市制施行時に33,741人だった市の人口は、昭和30年代以降、日本経済が高度成長期に入ると急激に増えていき、1972年(昭和47年)12月には10万人を超えた[注01]。昭和30年代(1955年~1964年)ごろまでの人口増加の中心は、交通の便が良かった市の南部だったが[注02]、昭和40年代(1965年~1974年)になると、その中心は、民間開発業者による大規模住宅開発が次々に計画・実施されていく市中部・北部へ移っていった[注03]。
その結果、鉄道、バス、自動車が集まる交通結節点である川西能勢口駅周辺の役割は、より一層、大きくなっていった。ところが、駅周辺の地域では、急激な発展による住環境の悪化、都市機能の低下、都市基盤整備の遅れといった多くの課題が生じていた。具体的には、昭和30年代前半に建築され老朽化した住宅や建築基準法に適合しない狭く小さな住宅の密集、市の中部・北部の民間住宅開発による道路交通量の増加、人口増に見合った商業施設の不足、道路と鉄道の平面交差がもたらす朝夕の「開かずの踏切」による交通渋滞、道路や駅前広場をはじめとする公共施設の未整備などだった[注04]。

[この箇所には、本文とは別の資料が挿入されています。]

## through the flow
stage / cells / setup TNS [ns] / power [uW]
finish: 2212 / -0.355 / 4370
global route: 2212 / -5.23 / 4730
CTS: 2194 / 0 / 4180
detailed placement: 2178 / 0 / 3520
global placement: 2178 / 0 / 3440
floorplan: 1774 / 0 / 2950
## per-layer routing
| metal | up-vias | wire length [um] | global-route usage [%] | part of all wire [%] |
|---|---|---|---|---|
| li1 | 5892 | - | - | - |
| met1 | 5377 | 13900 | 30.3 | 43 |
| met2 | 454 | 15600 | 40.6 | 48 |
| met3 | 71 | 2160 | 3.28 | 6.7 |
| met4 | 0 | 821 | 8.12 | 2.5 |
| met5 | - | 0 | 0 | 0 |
**config.mk**
```make
export PLATFORM = sky130hd
export DESIGN_NAME = timer_ctrl_flat
export DESIGN_NICKNAME = d
export VERILOG_FILES = /design/src/rtl/timer_ctrl_pkg.sv /design/src/rtl/timer_ctrl_if.sv /design/src/rtl/timer_ctrl_ctr_core.sv /design/src/rtl/timer_ctrl.sv /design/src/flat_wrapper.sv
export SDC_FILE = /design/constraint.sdc
export NUM_CORES = 1
export LEC_CHECK = 0
export BUFFER_PORTS_ARGS = -buffer_cell sky130_fd_sc_hd__buf_4
export CAP_MARGIN = 20
export CORE_AREA = 4 4 41 43
export CTS_CLUSTER_SIZE = 24
export DETAILED_ROUTE_END_ITERATION = 10
export DIE_AREA = 0 0 45 47
export PLACE_DENSITY = 0.68
export SLEW_MARGIN = 25
export SYNTH_ARGS = -nofsm -noshare
export SYNTH_HDL_FRONTEND = slang
export SYNTH_HIERARCHICAL = 1
export SYNTH_SLANG_ARGS = --single-unit
```
**constraint.sdc**
```tcl
create_clock -name clk -period 1.8 [get_ports clk]
set_input_delay 0.27 -clock clk [delete_from_list [all_inputs] [get_ports clk]]
set_output_delay 0.27 -clock clk [all_outputs]
set_load 0.02 [all_outputs]
```
**src/rtl/timer_ctrl_pkg.sv**
```systemverilog
// timer_ctrl_pkg: shared FSM state encoding for the timer controller.
package timer_ctrl_pkg;
  typedef enum logic [1:0] {
    IDLE = 2'd0,
    RUN  = 2'd1,
    HOLD = 2'd2,
    DONE = 2'd3
  } state_t;

  function automatic logic is_busy(state_t s);
    return s == RUN || s == HOLD;
  endfunction
endpackage

```
**src/rtl/timer_ctrl_if.sv**
```systemverilog
// timer_ctrl_if: control inputs and status outputs of the timer controller.
interface timer_ctrl_if #(parameter int WIDTH = 3);
  logic             start;
  logic             pause;
  logic             abort;
  logic [WIDTH-1:0] period;
  logic [WIDTH-1:0] count;
  logic             busy;
  logic             tc;
  logic [1:0]       state;
  modport master (output start, pause, abort, period, input count, busy, tc, state);
  modport slave  (input start, pause, abort, period, output count, busy, tc, state);
endinterface

```
**src/rtl/timer_ctrl_ctr_core.sv**
```systemverilog
// ctr_core: WIDTH-bit up-counter with synchronous clear (priority) and enable.
module ctr_core #(parameter int WIDTH = 3) (
  input  logic             clk,
  input  logic             i_clr,
  input  logic             i_en,
  output logic [WIDTH-1:0] o_count
);
  logic [WIDTH-1:0] r_count;
  always_ff @(posedge clk)
    r_count <= i_clr ? '0 : i_en ? r_count + 1'b1 : r_count;
  assign o_count = r_count;
endmodule

```
**src/rtl/timer_ctrl.sv**
```systemverilog
// timer_ctrl: start/pause/abort timer FSM with terminal-count pulse.
// Define TIMER_CTRL_AUTORELOAD_EN to keep running and repeat tc instead of stopping in DONE.
module timer_ctrl
  import timer_ctrl_pkg::*;
#(
  parameter int WIDTH = 3
) (
  input logic         clk,
  input logic         reset,
  timer_ctrl_if.slave bus
);
`ifdef TIMER_CTRL_AUTORELOAD_EN
  localparam state_t TERM_NEXT = RUN;
`else
  localparam state_t TERM_NEXT = DONE;
`endif
  state_t           r_state;
  logic [WIDTH-1:0] r_period;
  logic             r_tc;
  logic [WIDTH-1:0] w_count;
  logic             w_start;
  logic             w_term;
  logic             w_clr;
  logic             w_en;
  assign w_start = bus.start && (r_state == IDLE || r_state == DONE);
  assign w_term  = r_state == RUN && w_count == r_period;
  assign w_clr   = reset || bus.abort || w_start || w_term;
  // the resume edge out of HOLD also counts, so each paused cycle delays tc by exactly one
  assign w_en    = !bus.pause && (r_state == RUN || r_state == HOLD);
  ctr_core #(.WIDTH(WIDTH)) u_ctr (
    .clk    (clk),
    .i_clr  (w_clr),
    .i_en   (w_en),
    .o_count(w_count)
  );
  always_ff @(posedge clk)
    if (reset) begin
      r_state  <= IDLE;
      r_period <= '0;
      r_tc     <= 1'b0;
    end else if (bus.abort) begin
      r_state <= IDLE;
      r_tc    <= 1'b0;
    end else begin
      r_tc     <= w_term;
      r_period <= w_start ? bus.period : r_period;
      r_state  <= w_start ? RUN :
                  w_term ? TERM_NEXT :
                  (r_state == RUN && bus.pause) ? HOLD :
                  (r_state == HOLD && !bus.pause) ? RUN : r_state;
    end
  assign bus.count = w_count;
  assign bus.tc    = r_tc;
  assign bus.state = r_state;
  assign bus.busy  = is_busy(r_state);
endmodule

```
**src/flat_wrapper.sv**
```systemverilog
// flat-port wrapper written by rule: the top's interface ports become plain ports
module timer_ctrl_flat import timer_ctrl_pkg::*;
#(
  parameter int WIDTH = 3
)
  (clk, reset, bus_start, bus_pause, bus_abort, bus_period, bus_count, bus_busy, bus_tc, bus_state);
  timer_ctrl_if #(.WIDTH(WIDTH)) bus_i ();
  input logic clk;
  input logic reset;
  input wire logic [$bits(bus_i.start)-1:0] bus_start;
  input wire logic [$bits(bus_i.pause)-1:0] bus_pause;
  input wire logic [$bits(bus_i.abort)-1:0] bus_abort;
  input wire logic [$bits(bus_i.period)-1:0] bus_period;
  output wire logic [$bits(bus_i.count)-1:0] bus_count;
  output wire logic [$bits(bus_i.busy)-1:0] bus_busy;
  output wire logic [$bits(bus_i.tc)-1:0] bus_tc;
  output wire logic [$bits(bus_i.state)-1:0] bus_state;
  assign bus_i.start = bus_start;
  assign bus_i.pause = bus_pause;
  assign bus_i.abort = bus_abort;
  assign bus_i.period = bus_period;
  assign bus_count = bus_i.count;
  assign bus_busy = bus_i.busy;
  assign bus_tc = bus_i.tc;
  assign bus_state = bus_i.state;
  timer_ctrl #(.WIDTH(WIDTH)) u_core (.clk(clk), .reset(reset), .bus(bus_i));
endmodule
```
==> results of run 1 <==
## area by class of cell
type | instances | area [µm²]
fillers | 144 | 718
multi-input cells | 33 | 241
flip-flops and latches | 9 | 180
repair buffers | 14 | 105
clock buffers | 4 | 26.3
well taps | 15 | 18.8
inverters | 3 | 11.3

そこで、市では、1974年(昭和49年)3月、『川西能勢口駅周辺都市整備計画基本構想』を策定(同年4月に冊子発行)する。策定作業では、国や県の職員、都市計画分野の大学教授などの協力も得て、「駅周辺都市整備計画委員会」を設立し、市内外の叡智を集めた。都市整備の基本構想を策定して市街地再開発事業を進めるという手法は、当時、全国の自治体の「先駆け」となる取り組みだった。他の自治体でも、まず再開発の基本構想を策定して、それを元に事業を進めていくといった川西市の進め方を取り入れるようになっていく[注06]。この基本構想は、市議会にも報告して成案となり、以降の市街地再開発事業等を進めていくうえでのベースとなった[注07]。
基本構想は、駅周辺の38haを対象地域としており、「人口増加によりマヒしかけている駅周辺の都市機能に秩序を与えるため、駅周辺の交通体系と周辺の整備により有効な土地利用の実現を図ろうとした」[注08]ものだった。ただし、対象地域38haの全体は、市街地再開発事業を進めるには広すぎたので[注09]、これをA~Gの7つに区分し、それぞれに土地利用構想と整備方針を立てて、市街地再開発事業などを積極的に進めることにした。
併せて、都市計画道路「川西猪名川線」などの南北幹線道路整備事業、阪急電鉄宝塚線・能勢電鉄妙見線の連続立体交差事業も推進することによって、駅周辺の駅前広場をはじめとする都市基盤の整備、交通利便性の向上、防災面での課題解消などを図ることとした。